At first glance an unhedged short volatility position has no effect on the market. But it is very likely that an unhedged trader has sold their options to a market maker, who will usually be delta hedged (unless they are young and callow). The market maker is long volatility, and hedges by selling as the market rises, and buying on dips. They will reduce the volatility of the market.

More volatility sellers than buyers will reduce the price of options, and hence implied volatility will fall. But realised volatility could go either way. Short volatility traders are not always the villains that they appear to be.

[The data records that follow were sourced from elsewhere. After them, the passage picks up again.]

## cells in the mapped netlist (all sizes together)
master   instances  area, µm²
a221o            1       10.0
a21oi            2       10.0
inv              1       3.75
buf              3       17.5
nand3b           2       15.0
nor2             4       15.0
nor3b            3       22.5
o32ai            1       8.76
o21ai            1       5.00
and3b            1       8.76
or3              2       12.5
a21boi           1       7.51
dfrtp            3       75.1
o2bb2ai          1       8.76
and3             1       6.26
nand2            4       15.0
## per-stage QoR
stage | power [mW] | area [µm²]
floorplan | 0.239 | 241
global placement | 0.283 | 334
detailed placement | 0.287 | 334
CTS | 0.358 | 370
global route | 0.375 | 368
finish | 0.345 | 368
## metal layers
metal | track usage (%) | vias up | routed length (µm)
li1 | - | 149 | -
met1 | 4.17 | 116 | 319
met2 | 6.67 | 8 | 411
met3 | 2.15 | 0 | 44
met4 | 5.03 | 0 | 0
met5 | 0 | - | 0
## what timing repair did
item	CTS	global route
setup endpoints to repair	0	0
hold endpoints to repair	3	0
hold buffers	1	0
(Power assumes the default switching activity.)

‘Carry’ in the wider economy

The more ambitious parts of the book are those that discuss carry as a wider phenomenon that affects large parts of the economy; from international trade to domestic macroeconomics, and even as a possible cause of economic inequality. The section on international financial flows is both original and interesting. But this may be less relevant if the US dollar is no longer the go-to currency for financing carry trades.

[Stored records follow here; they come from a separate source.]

### src/sv/u16u8_pkg.sv
// Shared types, constants and encoding helpers for the UTF-16/UTF-32 to UTF-8 transcoder.
// No dependencies; every other file of the block imports this package.
`default_nettype none

package u16u8_pkg;

    // One input item: a wide code unit and the end-of-string marker.
    typedef struct packed {
        logic [31:0] code_unit;
        logic        last_unit;
    } t_in_item;

    // One result item.
    typedef struct packed {
        logic [7:0] data_byte;
        logic       byte_valid;
        logic       run_last;
        logic       string_done;
        logic       encode_error;
    } t_out_item;

    // Classified work item that travels from the front end to the byte serializer.
    typedef struct packed {
        logic [20:0] code_point;
        logic [1:0]  len_m1;
        logic        is_status;
        logic        last_unit;
    } t_cmd;

    // Encoded length codes (number of bytes minus one).
    localparam logic [1:0] LEN_1B = 2'd0;
    localparam logic [1:0] LEN_2B = 2'd1;
    localparam logic [1:0] LEN_3B = 2'd2;
    localparam logic [1:0] LEN_4B = 2'd3;

    localparam logic [15:0] HIGH_SURR_FIRST = 16'hD800;
    localparam logic [15:0] HIGH_SURR_LAST  = 16'hDBFF;
    localparam logic [15:0] LOW_SURR_FIRST  = 16'hDC00;
    localparam logic [15:0] LOW_SURR_LAST   = 16'hDFFF;
    localparam logic [31:0] MAX_CODE_POINT  = 32'h0010_FFFF;
    localparam logic [20:0] SUPP_BASE       = 21'h01_0000;
    localparam logic [20:0] MAX_1B          = 21'h00_007F;
    localparam logic [20:0] MAX_2B          = 21'h00_07FF;
    localparam logic [20:0] MAX_3B          = 21'h00_FFFF;

    function automatic logic [1:0] cp_len(input logic [20:0] cp);
        logic [1:0] len;
        if (cp <= MAX_1B) begin
            len = LEN_1B;
        end else if (cp <= MAX_2B) begin
            len = LEN_2B;
        end else if (cp <= MAX_3B) begin
            len = LEN_3B;
        end else begin
            len = LEN_4B;
        end
        return len;
    endfunction

    // Byte number idx (0 = lead byte) of the UTF-8 sequence for cp.
    function automatic logic [7:0] encode_byte(input logic [20:0] cp, input logic [1:0] len,
                                               input logic [1:0] idx);
        logic [7:0] b;
        b = 8'h00;
        unique case (len)
            LEN_1B: b = {1'b0, cp[6:0]};
            LEN_2B: begin
                b = (idx == 2'd0) ? {3'b110, cp[10:6]} : {2'b10, cp[5:0]};
            end
            LEN_3B: begin
                unique case (idx)
                    2'd0:    b = {4'b1110, cp[15:12]};
                    2'd1:    b = {2'b10, cp[11:6]};
                    default: b = {2'b10, cp[5:0]};
                endcase
            end
            LEN_4B: begin
                unique case (idx)
                    2'd0:    b = {5'b11110, cp[20:18]};
                    2'd1:    b = {2'b10, cp[17:12]};
                    2'd2:    b = {2'b10, cp[11:6]};
                    default: b = {2'b10, cp[5:0]};
                endcase
            end
            default: b = 8'h00;
        endcase
        return b;
    endfunction

endpackage

`default_nettype wire

### src/sv/u16u8_front.sv
// Front end: accepts code units, validates and pairs surrogates, and issues work items.
// Depends on u16u8_pkg; feeds u16u8_queue.
`default_nettype none

module u16u8_front (
    input  wire logic               i_clk,
    input  wire logic               i_rst_n,
    input  wire logic               i_cfg_wr_en,
    input  wire logic               i_cfg_wr_data,
    input  wire logic               i_in_valid,
    output logic                    o_in_stall,
    input  wire u16u8_pkg::t_in_item i_in_item,
    input  wire logic               i_full,
    output logic                    o_push,
    output u16u8_pkg::t_cmd         o_cmd
);
    import u16u8_pkg::*;

    logic       r_mode;
    logic       r_pending;
    logic [9:0] r_hi;
    logic       r_drop;
    logic       n_pending;
    logic [9:0] n_hi;
    logic       n_drop;

    logic        accept;
    logic        last;
    logic [15:0] u16;
    logic        do_fail;
    logic        do_emit;
    logic [20:0] cp;

    assign o_in_stall = i_full;
    assign accept     = i_in_valid && !i_full;
    assign last       = i_in_item.last_unit;
    assign u16        = i_in_item.code_unit[15:0];

    always_comb begin
        do_fail   = 1'b0;
        do_emit   = 1'b0;
        cp        = '0;
        n_pending = r_pending;
        n_hi      = r_hi;
        n_drop    = r_drop;

        priority if (r_drop) begin
            do_fail = last;
        end else if (r_mode) begin
            if (r_pending || (i_in_item.code_unit > MAX_CODE_POINT)
                || ((u16 >= HIGH_SURR_FIRST) && (u16 <= LOW_SURR_LAST)
                    && (i_in_item.code_unit[31:16] == 16'h0000))) begin
                do_fail = 1'b1;
            end else begin
                do_emit = 1'b1;
                cp      = i_in_item.code_unit[20:0];
            end
        end else if (r_pending) begin
            if ((u16 < LOW_SURR_FIRST) || (u16 > LOW_SURR_LAST)) begin
                do_fail = 1'b1;
            end else begin
                do_emit   = 1'b1;
                cp        = SUPP_BASE + {1'b0, r_hi, u16[9:0]};
                n_pending = 1'b0;
                n_hi      = '0;
            end
        end else if ((u16 >= HIGH_SURR_FIRST) && (u16 <= HIGH_SURR_LAST)) begin
            if (last) begin
                do_fail = 1'b1;
            end else begin
                n_pending = 1'b1;
                n_hi      = u16[9:0];
            end
        end else if ((u16 >= LOW_SURR_FIRST) && (u16 <= LOW_SURR_LAST)) begin
            do_fail = 1'b1;
        end else begin
            do_emit = 1'b1;
            cp      = {5'd0, u16};
        end

        if (do_fail) begin
            n_pending = 1'b0;
            n_hi      = '0;
            n_drop    = !last;
        end
    end

    assign o_push = accept && (do_fail || do_emit);

    always_comb begin
        o_cmd.code_point = do_fail ? 21'd0 : cp;
        o_cmd.len_m1     = do_fail ? LEN_1B : cp_len(cp);
        o_cmd.is_status  = do_fail;
        o_cmd.last_unit  = last;
    end

    always_ff @(posedge i_clk) begin
        if (!i_rst_n) begin
            r_mode    <= 1'b0;
            r_pending <= 1'b0;
            r_hi      <= '0;
            r_drop    <= 1'b0;
        end else begin
            if (i_cfg_wr_en) begin
                r_mode <= i_cfg_wr_data;
            end
            if (accept) begin
                r_pending <= n_pending;
                r_hi      <= n_hi;
                r_drop    <= n_drop;
            end
        end
    end

    // A held surrogate and the drop state exclude each other.
    a_pend_drop_excl: assert property (@(posedge i_clk) disable iff (!i_rst_n)
        !(r_pending && r_drop))
        else $error("surrogate held while dropping");

    // A last unit always leaves the front end with no string state.
    a_last_clears: assert property (@(posedge i_clk) disable iff (!i_rst_n)
        (accept && last) |=> (!r_pending && !r_drop))
        else $error("string state survived the last unit");

endmodule

`default_nettype wire

### src/sv/u16u8_queue.sv
// Small register queue that decouples the front end from the byte serializer.
// Depends on u16u8_pkg for the work item type.
`default_nettype none

module u16u8_queue #(
    parameter int DEPTH = 4
) (
    input  wire logic           i_clk,
    input  wire logic           i_rst_n,
    input  wire logic           i_push,
    input  wire u16u8_pkg::t_cmd i_cmd,
    output logic                o_full,
    input  wire logic           i_pop,
    output logic                o_head_valid,
    output u16u8_pkg::t_cmd     o_head
);
    import u16u8_pkg::*;

    localparam int PTR_W = (DEPTH > 1) ? $clog2(DEPTH) : 1;
    localparam int CNT_W = $clog2(DEPTH + 1);

    t_cmd             r_mem [DEPTH];
    logic [PTR_W-1:0] r_wr_ptr;
    logic [PTR_W-1:0] r_rd_ptr;
    logic [CNT_W-1:0] r_count;
    logic             do_push;
    logic             do_pop;

    assign o_full       = (r_count == CNT_W'(DEPTH));
    assign o_head_valid = (r_count != '0);
    assign o_head       = r_mem[r_rd_ptr];
    assign do_push      = i_push && !o_full;
    assign do_pop       = i_pop && o_head_valid;

    always_ff @(posedge i_clk) begin
        if (do_push) begin
            r_mem[r_wr_ptr] <= i_cmd;
        end
    end

    always_ff @(posedge i_clk) begin
        if (!i_rst_n) begin
            r_wr_ptr <= '0;
            r_rd_ptr <= '0;
            r_count  <= '0;
        end else begin
            if (do_push) begin
                r_wr_ptr <= (r_wr_ptr == PTR_W'(DEPTH - 1)) ? '0 : r_wr_ptr + 1'b1;
            end
            if (do_pop) begin
                r_rd_ptr <= (r_rd_ptr == PTR_W'(DEPTH - 1)) ? '0 : r_rd_ptr + 1'b1;
            end
            if (do_push && !do_pop) begin
                r_count <= r_count + 1'b1;
            end else if (do_pop && !do_push) begin
                r_count <= r_count - 1'b1;
            end
        end
    end

    a_no_push_full: assert property (@(posedge i_clk) disable iff (!i_rst_n)
        !(i_push && o_full))
        else $error("push into a full queue");

    a_no_pop_empty: assert property (@(posedge i_clk) disable iff (!i_rst_n)
        !(i_pop && !o_head_valid))
        else $error("pop from an empty queue");

endmodule

`default_nettype wire

### src/sv/u16u8_back.sv
// Back end: serializes each queued work item into UTF-8 byte or status results.
// Depends on u16u8_pkg; reads from u16u8_queue and drives the output register.
`default_nettype none

module u16u8_back (
    input  wire logic           i_clk,
    input  wire logic           i_rst_n,
    input  wire logic           i_head_valid,
    input  wire u16u8_pkg::t_cmd i_head,
    output logic                o_pop,
    output logic                o_out_valid,
    input  wire logic           i_out_stall,
    output u16u8_pkg::t_out_item o_out_item
);
    import u16u8_pkg::*;

    logic      r_out_valid;
    t_out_item r_out;
    logic [1:0] r_idx;
    logic [1:0] n_idx;
    t_out_item n_out;
    logic      load;
    logic      take;
    logic      fin;

    assign load = !r_out_valid || !i_out_stall;
    assign take = load && i_head_valid;
    assign fin  = i_head.is_status || (r_idx == i_head.len_m1);
    assign o_pop = take && fin;
    assign n_idx = fin ? 2'd0 : r_idx + 2'd1;

    always_comb begin
        if (i_head.is_status) begin
            n_out.data_byte    = 8'h00;
            n_out.byte_valid   = 1'b0;
            n_out.run_last     = 1'b1;
            n_out.string_done  = i_head.last_unit;
            n_out.encode_error = 1'b1;
        end else begin
            n_out.data_byte    = encode_byte(i_head.code_point, i_head.len_m1, r_idx);
            n_out.byte_valid   = 1'b1;
            n_out.run_last     = fin;
            n_out.string_done  = fin && i_head.last_unit;
            n_out.encode_error = 1'b0;
        end
    end

    always_ff @(posedge i_clk) begin
        if (take) begin
            r_out <= n_out;
        end
    end

    always_ff @(posedge i_clk) begin
        if (!i_rst_n) begin
            r_out_valid <= 1'b0;
            r_idx       <= '0;
        end else begin
            if (load) begin
                r_out_valid <= i_head_valid;
            end
            if (take) begin
                r_idx <= n_idx;
            end
        end
    end

    assign o_out_valid = r_out_valid;
    assign o_out_item  = r_out;

    // A partly sent sequence keeps its work item at the head of the queue.
    a_idx_has_head: assert property (@(posedge i_clk) disable iff (!i_rst_n)
        (r_idx != 2'd0) |-> i_head_valid)
        else $error("byte index advanced without a queued item");

    // Status results carry no byte and always close their run.
    a_status_shape: assert property (@(posedge i_clk) disable iff (!i_rst_n)
        (r_out_valid && r_out.encode_error) |-> (!r_out.byte_valid && r_out.run_last))
        else $error("malformed status result");

endmodule

`default_nettype wire

### src/sv/utf16_to_utf8_transcoder_top.sv
// Top level of the UTF-16/UTF-32 to UTF-8 transcoder.
// Depends on u16u8_pkg, u16u8_front, u16u8_queue and u16u8_back.
//
// Usage:
//   Input channel (i_in_valid, o_in_stall, i_in_item) carries one code unit per
//   transfer with a flag on the last unit of a string. Output channel (o_out_valid,
//   i_out_stall, o_out_item) carries one UTF-8 byte or one status result per transfer.
//   The single configuration bit selects UTF-16 (0) or UTF-32 (1) units; it must be written
//   through i_cfg_wr_en / i_cfg_wr_data only while the block is idle; the block does not enforce this.
// A unit's work item is registered in the queue, and its first result then in the output register.
// Throughput: one code unit per cycle while each unit yields at most one result and i_out_stall is low.
//   A unit that encodes to N bytes yields one result per byte in turn, so the sustained
//   rate is one result per cycle while the output is not stalled, set by the single output register.
//   High surrogates and units dropped after an error, the last unit of a string apart,
//   yield no result and take no queue entry.
// The queue between front end and serializer holds QUEUE_DEPTH work items; the
//   input stalls only when it is full.
// Reset (synchronous, active low) clears the mode bit to UTF-16, drops any held
//   surrogate and error state, and empties the queue and output register.
// When the receiver stalls, the presented result holds and the queue fills; the
//   input keeps taking units until the queue is full.
`default_nettype none

module utf16_to_utf8_transcoder_top #(
    parameter int QUEUE_DEPTH = 4
) (
    input  wire logic                i_clk,
    input  wire logic                i_rst_n,
    input  wire logic                i_cfg_wr_en,
    input  wire logic                i_cfg_wr_data,
    input  wire logic                i_in_valid,
    output logic                     o_in_stall,
    input  wire u16u8_pkg::t_in_item  i_in_item,
    output logic                     o_out_valid,
    input  wire logic                i_out_stall,
    output u16u8_pkg::t_out_item     o_out_item
);
    import u16u8_pkg::*;

    logic push;
    t_cmd push_cmd;
    logic q_full;
    logic pop;
    logic head_valid;
    t_cmd head;

    // Front end: validation, surrogate pairing and error tracking per string.
    u16u8_front u_front (
        .i_clk         (i_clk),
        .i_rst_n       (i_rst_n),
        .i_cfg_wr_en   (i_cfg_wr_en),
        .i_cfg_wr_data (i_cfg_wr_data),
        .i_in_valid    (i_in_valid),
        .o_in_stall    (o_in_stall),
        .i_in_item     (i_in_item),
        .i_full        (q_full),
        .o_push        (push),
        .o_cmd         (push_cmd)
    );

    // Work item queue, so that a stalled output does not stop the input at once.
    u16u8_queue #(
        .DEPTH (QUEUE_DEPTH)
    ) u_queue (
        .i_clk        (i_clk),
        .i_rst_n      (i_rst_n),
        .i_push       (push),
        .i_cmd        (push_cmd),
        .o_full       (q_full),
        .i_pop        (pop),
        .o_head_valid (head_valid),
        .o_head       (head)
    );

    // Back end: one byte or status result per cycle into the output register while the output is not stalled.
    u16u8_back u_back (
        .i_clk        (i_clk),
        .i_rst_n      (i_rst_n),
        .i_head_valid (head_valid),
        .i_head       (head),
        .o_pop        (pop),
        .o_out_valid  (o_out_valid),
        .i_out_stall  (i_out_stall),
        .o_out_item   (o_out_item)
    );

    // A byte result never carries the error flag.
    a_byte_no_error: assert property (@(posedge i_clk) disable iff (!i_rst_n)
        (o_out_valid && o_out_item.byte_valid) |-> !o_out_item.encode_error)
        else $error("byte result flagged as error");

endmodule

`default_nettype wire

With respect to the macro-economy, the authors tell a familiar story: when interest rates are low, people seek out high yielding riskier investments. Yields are crushed, and leverage is needed to compensate. The bubble leads inevitably to an eventual crash. But by viewing it through the prism of carry the book reveals some interesting insights. In particular they point to the important role played by central banks in rescuing speculators from disaster. In the 1990’s it was the Japanese Central bank that kept USD/JPY carry traders afloat by keeping the Yen weak. Keeping Toyotas cheap in dollar terms was worth the cost of supporting the currency. In the 2010’s it was Quantitative Easing. Saving the global economy was also worth it.

The role of QE in inflating asset prices, and hence increasing inequality, is also well known. The distribution of wealth is notoriously uneven and higher asset prices exacerbate it further. The authors also note that those with more wealth will benefit more from carry. The rich can choose to use lower leverage. A deca-millionaire can live off a 2% unleveraged return, but a less wealthy person would have to leverage it up several times. Similarly, an asset rich person can sell covered calls on their stock portfolio to earn a short volatility premium. This will never lead to margin calls, no matter where the market goes.

Conclusion

This is a very ambitious book, and in places its ambition causes it to overreach. Carry is a fundamental part of the markets, and to some degree in the economy as a whole. But linking it to human evolution as the authors do in the final chapters, seems rather tenuous to me. Nevertheless, this is an important book. Carry is important, and is not going away. It will always be an attractive strategy.

After all, the trader who earned the most out of the 2008 financial crash was a certain John Paulson. Unlike Hubler he did not hedge his negative carry position, and had to keep paying premiums, dragging down the returns of his eponymous hedge fund. Many investors balked at the cost, and pressured him to close the position. Keeping such a trade in place requires nerves of steel. When the market finally broke Paulson earned billions for himself and his fund, but it was not an easy ride. Earning a steady stream of carry returns is a much more tempting prospect for most.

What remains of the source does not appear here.